Überall schnelles Internet

Der Kreis Uelzen erhält bis Ende 2011 flächendeckende Breitband-Versorgung.

Uelzen/Landkreis - Von Bernd Schossadowski. Die Zeiten, in denen sich die Online-Seiten im Zeitlupentempo aufbauen, sollen im Kreis Uelzen der Vergangenheit angehören: Alle zehn hier gemeldeten „weißen Flecken“ werden bis Ende 2011 mit Internetverbindungen von mindestens zwei Megabit pro Sekunde versorgt. Hinzu kommen zwei Gebiete an der Grenze zu Soltau-Fallingbostel und Lüchow-Dannenberg. Sie sollen über die beiden Nachbarkreise Zugang zum schnellen Internet bekommen. Dieses Ergebnis einer Ausschreibung hat das niedersächsische Wirtschaftsministerium jetzt bekannt gegeben.

Das Land hat kürzlich den Zuschlag für den Ausbau des Breitbandnetzes im „Heide Cluster“, den Kreisen Uelzen, Lüneburg, Soltau-Fallingbostel und Lüchow-Dannenberg, erteilt. Welcher Telekommunikationsanbieter gewonnen hat, soll Ende April verkündet werden. Nach AZ-Informationen handelt es sich um Vodafone. Das Unternehmen will nach eigenen Angaben bereits 2010 mit dem Ausbau der Breitband-Verbindungen beginnen. Dabei sollen sowohl kabelgebundene als auch funktechnische Lösungen eingerichtet werden.

Ursprünglich war die Kreisverwaltung davon ausgegangen, dass nur zwei der „weißen Flecken“ getilgt werden. „Dass es nun zehn sind, ist ein Glücksfall“, freut sich Sascha Blumenberg von der Wirtschaftsförderung „Uelzen aktiv“. Er glaubt, dass die hohe Rücklaufquote bei der Haushaltsbefragung im Kreis Uelzen dazu beigetragen hat, die unversorgten Gebiete zu identifizieren und ihre Beseitigung zu beschleunigen. Denn in anderen Kreisen werde es bis 2011 keine flächendeckende Versorgung geben. „Uelzen ist bevorzugt, das ist eine Super-Sache“, erklärt Blumenberg. Einzige Ausnahme seien Einzelgehöfte auf dem Lande. Diese müssten eventuell länger darauf warten.

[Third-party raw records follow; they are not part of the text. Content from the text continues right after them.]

===== src/adv_timer_settings.svh =====
`ifndef ADV_TIMER_SETTINGS_SVH
`define ADV_TIMER_SETTINGS_SVH

// ##################################################
// bus geometry
// ##################################################

`define ADV_NUM_TIMERS 4
`define ADV_APB_ADDR_W 12
`define ADV_DATA_W     32
`define ADV_IDX_LSB    2	// word index inside PADDR.
`define ADV_IDX_MSB    9

// ##################################################
// register map
// ##################################################

`define ADV_GLOBAL_SEL 4	// upper index nibble of the global block.
`define ADV_OFS_CMD    0
`define ADV_OFS_CFG    1
`define ADV_OFS_TH     2
`define ADV_OFS_CNT    11	// offsets 3 to 10 are unmapped.
`define ADV_OFS_CLK_EN 1

`endif


===== src/apb_bus_pkg.sv =====
`default_nettype none
`include "adv_timer_settings.svh"

package apb_bus_pkg;

	// full APB address.
	typedef logic [`ADV_APB_ADDR_W-1:0] apb_addr_t;

	// word index, taken from PADDR with the byte offset dropped.
	typedef logic [`ADV_IDX_MSB-`ADV_IDX_LSB:0] reg_idx_t;

	// register offset, the lower nibble of the word index.
	typedef logic [3:0] reg_ofs_t;

	// bus data word.
	typedef logic [`ADV_DATA_W-1:0] word_t;

endpackage

`default_nettype wire


===== src/timer_reg_pkg.sv =====
`default_nettype none
`include "adv_timer_settings.svh"

package timer_reg_pkg;

	// ##################################################
	// addressing
	// ##################################################

	// upper nibble of the word index, a timer number or the global block.
	typedef logic [3:0] timer_idx_t;

	// ##################################################
	// configuration fields
	// ##################################################

	typedef logic [7:0] in_sel_t;	// counter input select.

	typedef logic [2:0] in_mode_t;	// edge/level mode of the input.

	typedef logic [7:0] presc_t;	// prescaler value.

	// ##################################################
	// threshold and counter
	// ##################################################

	// one half of the 32-bit threshold word.
	typedef logic [15:0] half_th_t;

	// counter value seen on the readback path.
	typedef logic [15:0] counter_t;

endpackage

`default_nettype wire


===== src/apb_reg_bridge.sv =====
`timescale 1ns/1ns
`default_nettype none
`include "adv_timer_settings.svh"

module apb_reg_bridge
	import apb_bus_pkg::*;
	import timer_reg_pkg::*;
(
	input  wire                            HCLK_i,
	input  wire                            HRESETn_i,
	input  wire apb_addr_t                 paddr_i,
	input  wire word_t                     pwdata_i,
	input  wire                            pwrite_i,
	input  wire                            psel_i,
	input  wire                            penable_i,
	output word_t                          prdata_o,
	output logic [`ADV_NUM_TIMERS-1:0]     timer_wr_o,
	output reg_ofs_t                       reg_ofs_o,
	output word_t                          wdata_o,
	input  wire word_t [`ADV_NUM_TIMERS-1:0] timer_rdata_i,
	output logic [`ADV_NUM_TIMERS-1:0]     clk_en_o
);

	reg_idx_t                      idx;
	timer_idx_t                    sel;
	reg_ofs_t                      ofs;
	logic                          wr_access;
	logic                          global_sel;
	logic                          clk_en_wr;
	logic [`ADV_NUM_TIMERS-1:0]    clk_en_q;

	// ##################################################
	// address decode
	// ##################################################

	assign idx = paddr_i[`ADV_IDX_MSB:`ADV_IDX_LSB];
	assign sel = idx[$bits(reg_idx_t)-1 -: $bits(timer_idx_t)];
	assign ofs = idx[$bits(reg_ofs_t)-1:0];

	assign wr_access  = psel_i & penable_i & pwrite_i;	// zero wait states.
	assign global_sel = (sel == timer_idx_t'(`ADV_GLOBAL_SEL));
	assign clk_en_wr  = wr_access & global_sel & (ofs == reg_ofs_t'(`ADV_OFS_CLK_EN));

	// one strobe per timer, shared offset and data.
	for (genvar t = 0; t < `ADV_NUM_TIMERS; t++) begin : g_wr
		assign timer_wr_o[t] = wr_access & (sel == timer_idx_t'(t));
	end

	assign reg_ofs_o = ofs;
	assign wdata_o   = pwdata_i;

	// ##################################################
	// global clock enable
	// ##################################################

	always_ff @(posedge HCLK_i or negedge HRESETn_i) begin
		if (!HRESETn_i) begin
			clk_en_q <= '0;
		end else if (clk_en_wr) begin
			clk_en_q <= pwdata_i[`ADV_NUM_TIMERS-1:0];	// one bit per timer.
		end
	end

	assign clk_en_o = clk_en_q;

	// ##################################################
	// read mux
	// ##################################################

	always_comb begin
		prdata_o = '0;
		if (global_sel) begin
			if (ofs == reg_ofs_t'(`ADV_OFS_CLK_EN)) begin
				prdata_o = word_t'(clk_en_q);
			end
		end else begin
			for (int i = 0; i < `ADV_NUM_TIMERS; i++) begin
				if (sel == timer_idx_t'(i)) begin
					prdata_o = timer_rdata_i[i];
				end
			end
		end
	end

	// the master must hold PSEL through the access phase.
	a_penable_needs_psel: assert property (
		@(posedge HCLK_i) disable iff (!HRESETn_i) penable_i |-> psel_i
	);

endmodule

`default_nettype wire


===== src/timer_regs.sv =====
`timescale 1ns/1ns
`default_nettype none
`include "adv_timer_settings.svh"

module timer_regs
	import apb_bus_pkg::*;
	import timer_reg_pkg::*;
(
	input  wire           HCLK_i,
	input  wire           HRESETn_i,
	input  wire           wr_i,
	input  wire reg_ofs_t reg_ofs_i,
	input  wire word_t    wdata_i,
	input  wire counter_t counter_i,
	output word_t         rdata_o,
	output logic          start_o,
	output logic          stop_o,
	output logic          update_o,
	output logic          rst_o,
	output logic          arm_o,
	output logic          saw_o,
	output logic          in_clk_o,
	output in_mode_t      in_mode_o,
	output in_sel_t       in_sel_o,
	output presc_t        presc_o,
	output half_th_t      th_hi_o,
	output half_th_t      th_low_o
);

	// command word bits.
	localparam int CMD_START  = 0;
	localparam int CMD_STOP   = 1;
	localparam int CMD_UPDATE = 2;
	localparam int CMD_RST    = 3;
	localparam int CMD_ARM    = 4;
	localparam int CMD_W      = 5;

	// configuration word layout.
	localparam int IN_SEL_LSB  = 0;
	localparam int IN_MODE_LSB = 8;
	localparam int IN_CLK_BIT  = 11;
	localparam int SAW_BIT     = 12;
	localparam int PRESC_LSB   = 16;

	logic              cmd_wr;
	logic              cfg_wr;
	logic              th_wr;
	logic [CMD_W-1:0]  cmd_q;
	in_sel_t           in_sel_q;
	in_mode_t          in_mode_q;
	logic              in_clk_q;
	logic              saw_q;
	presc_t            presc_q;
	word_t             th_q;
	word_t             cfg_word;

	assign cmd_wr = wr_i & (reg_ofs_i == reg_ofs_t'(`ADV_OFS_CMD));
	assign cfg_wr = wr_i & (reg_ofs_i == reg_ofs_t'(`ADV_OFS_CFG));
	assign th_wr  = wr_i & (reg_ofs_i == reg_ofs_t'(`ADV_OFS_TH));

	// ##################################################
	// registers
	// ##################################################

	always_ff @(posedge HCLK_i or negedge HRESETn_i) begin
		if (!HRESETn_i) begin
			cmd_q     <= '0;
			in_sel_q  <= '0;
			in_mode_q <= '0;
			in_clk_q  <= 1'b0;
			saw_q     <= 1'b1;	// sawtooth by default.
			presc_q   <= '0;
			th_q      <= '0;
		end else begin
			cmd_q <= cmd_wr ? wdata_i[CMD_W-1:0] : '0;	// pulses last one cycle.
			if (cfg_wr) begin
				in_sel_q  <= wdata_i[IN_SEL_LSB +: $bits(in_sel_t)];
				in_mode_q <= wdata_i[IN_MODE_LSB +: $bits(in_mode_t)];
				in_clk_q  <= wdata_i[IN_CLK_BIT];
				saw_q     <= wdata_i[SAW_BIT];
				presc_q   <= wdata_i[PRESC_LSB +: $bits(presc_t)];
			end
			if (th_wr) begin
				th_q <= wdata_i;
			end
		end
	end

	assign start_o  = cmd_q[CMD_START];
	assign stop_o   = cmd_q[CMD_STOP];
	assign update_o = cmd_q[CMD_UPDATE];
	assign rst_o    = cmd_q[CMD_RST];
	assign arm_o    = cmd_q[CMD_ARM];

	assign in_sel_o  = in_sel_q;
	assign in_mode_o = in_mode_q;
	assign in_clk_o  = in_clk_q;
	assign saw_o     = saw_q;
	assign presc_o   = presc_q;
	assign th_hi_o   = th_q[$bits(word_t)-1 -: $bits(half_th_t)];
	assign th_low_o  = th_q[$bits(half_th_t)-1:0];

	// ##################################################
	// readback
	// ##################################################

	always_comb begin
		cfg_word = '0;
		cfg_word[IN_SEL_LSB +: $bits(in_sel_t)]   = in_sel_q;
		cfg_word[IN_MODE_LSB +: $bits(in_mode_t)] = in_mode_q;
		cfg_word[IN_CLK_BIT]                      = in_clk_q;
		cfg_word[SAW_BIT]                         = saw_q;
		cfg_word[PRESC_LSB +: $bits(presc_t)]     = presc_q;
	end

	always_comb begin
		case (reg_ofs_i)
			reg_ofs_t'(`ADV_OFS_CFG): rdata_o = cfg_word;
			reg_ofs_t'(`ADV_OFS_TH):  rdata_o = th_q;
			reg_ofs_t'(`ADV_OFS_CNT): rdata_o = word_t'(counter_i);
			default:                  rdata_o = '0;	// command word is write-only.
		endcase
	end

	// APB access phases are never adjacent, so no pulse may repeat.
	a_cmd_single_cycle: assert property (
		@(posedge HCLK_i) disable iff (!HRESETn_i) (|cmd_q) |=> !(|cmd_q)
	);

endmodule

`default_nettype wire


===== src/adv_timer_regs.sv =====
`timescale 1ns/1ns
`default_nettype none
`include "adv_timer_settings.svh"

module adv_timer_regs
	import apb_bus_pkg::*;
	import timer_reg_pkg::*;
(
	input  wire                                 HCLK_i,
	input  wire                                 HRESETn_i,
	input  wire apb_addr_t                      PADDR_i,
	input  wire word_t                          PWDATA_i,
	input  wire                                 PWRITE_i,
	input  wire                                 PSEL_i,
	input  wire                                 PENABLE_i,
	output word_t                               PRDATA_o,
	output logic                                PREADY_o,
	output logic                                PSLVERR_o,
	input  wire counter_t [`ADV_NUM_TIMERS-1:0] timer_counter_i,
	output logic [`ADV_NUM_TIMERS-1:0]          timer_start_o,
	output logic [`ADV_NUM_TIMERS-1:0]          timer_stop_o,
	output logic [`ADV_NUM_TIMERS-1:0]          timer_update_o,
	output logic [`ADV_NUM_TIMERS-1:0]          timer_rst_o,
	output logic [`ADV_NUM_TIMERS-1:0]          timer_arm_o,
	output logic [`ADV_NUM_TIMERS-1:0]          timer_saw_o,
	output logic [`ADV_NUM_TIMERS-1:0]          timer_in_clk_o,
	output in_mode_t [`ADV_NUM_TIMERS-1:0]      timer_in_mode_o,
	output in_sel_t [`ADV_NUM_TIMERS-1:0]       timer_in_sel_o,
	output presc_t [`ADV_NUM_TIMERS-1:0]        timer_presc_o,
	output half_th_t [`ADV_NUM_TIMERS-1:0]      timer_th_hi_o,
	output half_th_t [`ADV_NUM_TIMERS-1:0]      timer_th_low_o,
	output logic [`ADV_NUM_TIMERS-1:0]          timer_clk_en_o
);

	logic [`ADV_NUM_TIMERS-1:0]  timer_wr;
	reg_ofs_t                    reg_ofs;
	word_t                       wdata;
	word_t [`ADV_NUM_TIMERS-1:0] timer_rdata;

	assign PREADY_o  = 1'b1;	// zero wait states.
	assign PSLVERR_o = 1'b0;

	apb_reg_bridge u_bridge (
		.HCLK_i        (HCLK_i),
		.HRESETn_i     (HRESETn_i),
		.paddr_i       (PADDR_i),
		.pwdata_i      (PWDATA_i),
		.pwrite_i      (PWRITE_i),
		.psel_i        (PSEL_i),
		.penable_i     (PENABLE_i),
		.prdata_o      (PRDATA_o),
		.timer_wr_o    (timer_wr),
		.reg_ofs_o     (reg_ofs),
		.wdata_o       (wdata),
		.timer_rdata_i (timer_rdata),
		.clk_en_o      (timer_clk_en_o)
	);

	for (genvar t = 0; t < `ADV_NUM_TIMERS; t++) begin : g_timer
		timer_regs u_timer (
			.HCLK_i    (HCLK_i),
			.HRESETn_i (HRESETn_i),
			.wr_i      (timer_wr[t]),
			.reg_ofs_i (reg_ofs),
			.wdata_i   (wdata),
			.counter_i (timer_counter_i[t]),
			.rdata_o   (timer_rdata[t]),
			.start_o   (timer_start_o[t]),
			.stop_o    (timer_stop_o[t]),
			.update_o  (timer_update_o[t]),
			.rst_o     (timer_rst_o[t]),
			.arm_o     (timer_arm_o[t]),
			.saw_o     (timer_saw_o[t]),
			.in_clk_o  (timer_in_clk_o[t]),
			.in_mode_o (timer_in_mode_o[t]),
			.in_sel_o  (timer_in_sel_o[t]),
			.presc_o   (timer_presc_o[t]),
			.th_hi_o   (timer_th_hi_o[t]),
			.th_low_o  (timer_th_low_o[t])
		);
	end

endmodule

`default_nettype wire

Auch Landrat Theodor Elster ist froh über die Mitteilung des Ministeriums. „Das ist ein sehr erfreulicher Ausgang der Angelegenheit“, sagt er. Schließlich sei die Erschließung mit schnellem Internet „ein Top-Merkmal“ für die Attraktivität der Region im Hinblick auf mögliche Unternehmens-Ansiedlungen.

Die Wirtschaftlichkeitslücke, also die Differenz zwischen den Investitionskosten des Anbieters und dessen erwarteten Einnahmen durch die Kunden, beläuft sich für alle zehn „weißen Flecken“ auf rund 1,63 Millionen Euro. Die Kommunen im Kreis Uelzen müssen einen Anteil von insgesamt etwa 205 000 Euro finanzieren. Hinzu kommen Fördermittel des Landes aus dem Konjunktur-paket II.

Welche Gemeinde oder Samtgemeinde welche Summe übernehmen muss, hängt von der Zahl der auf ihrem Gebiet mit Breitband-Anschlüssen versorgten Orte ab, erklärt Blumenberg. Landrat Elster geht derweil davon aus, dass der Kreis sich finanziell nicht beteiligen muss.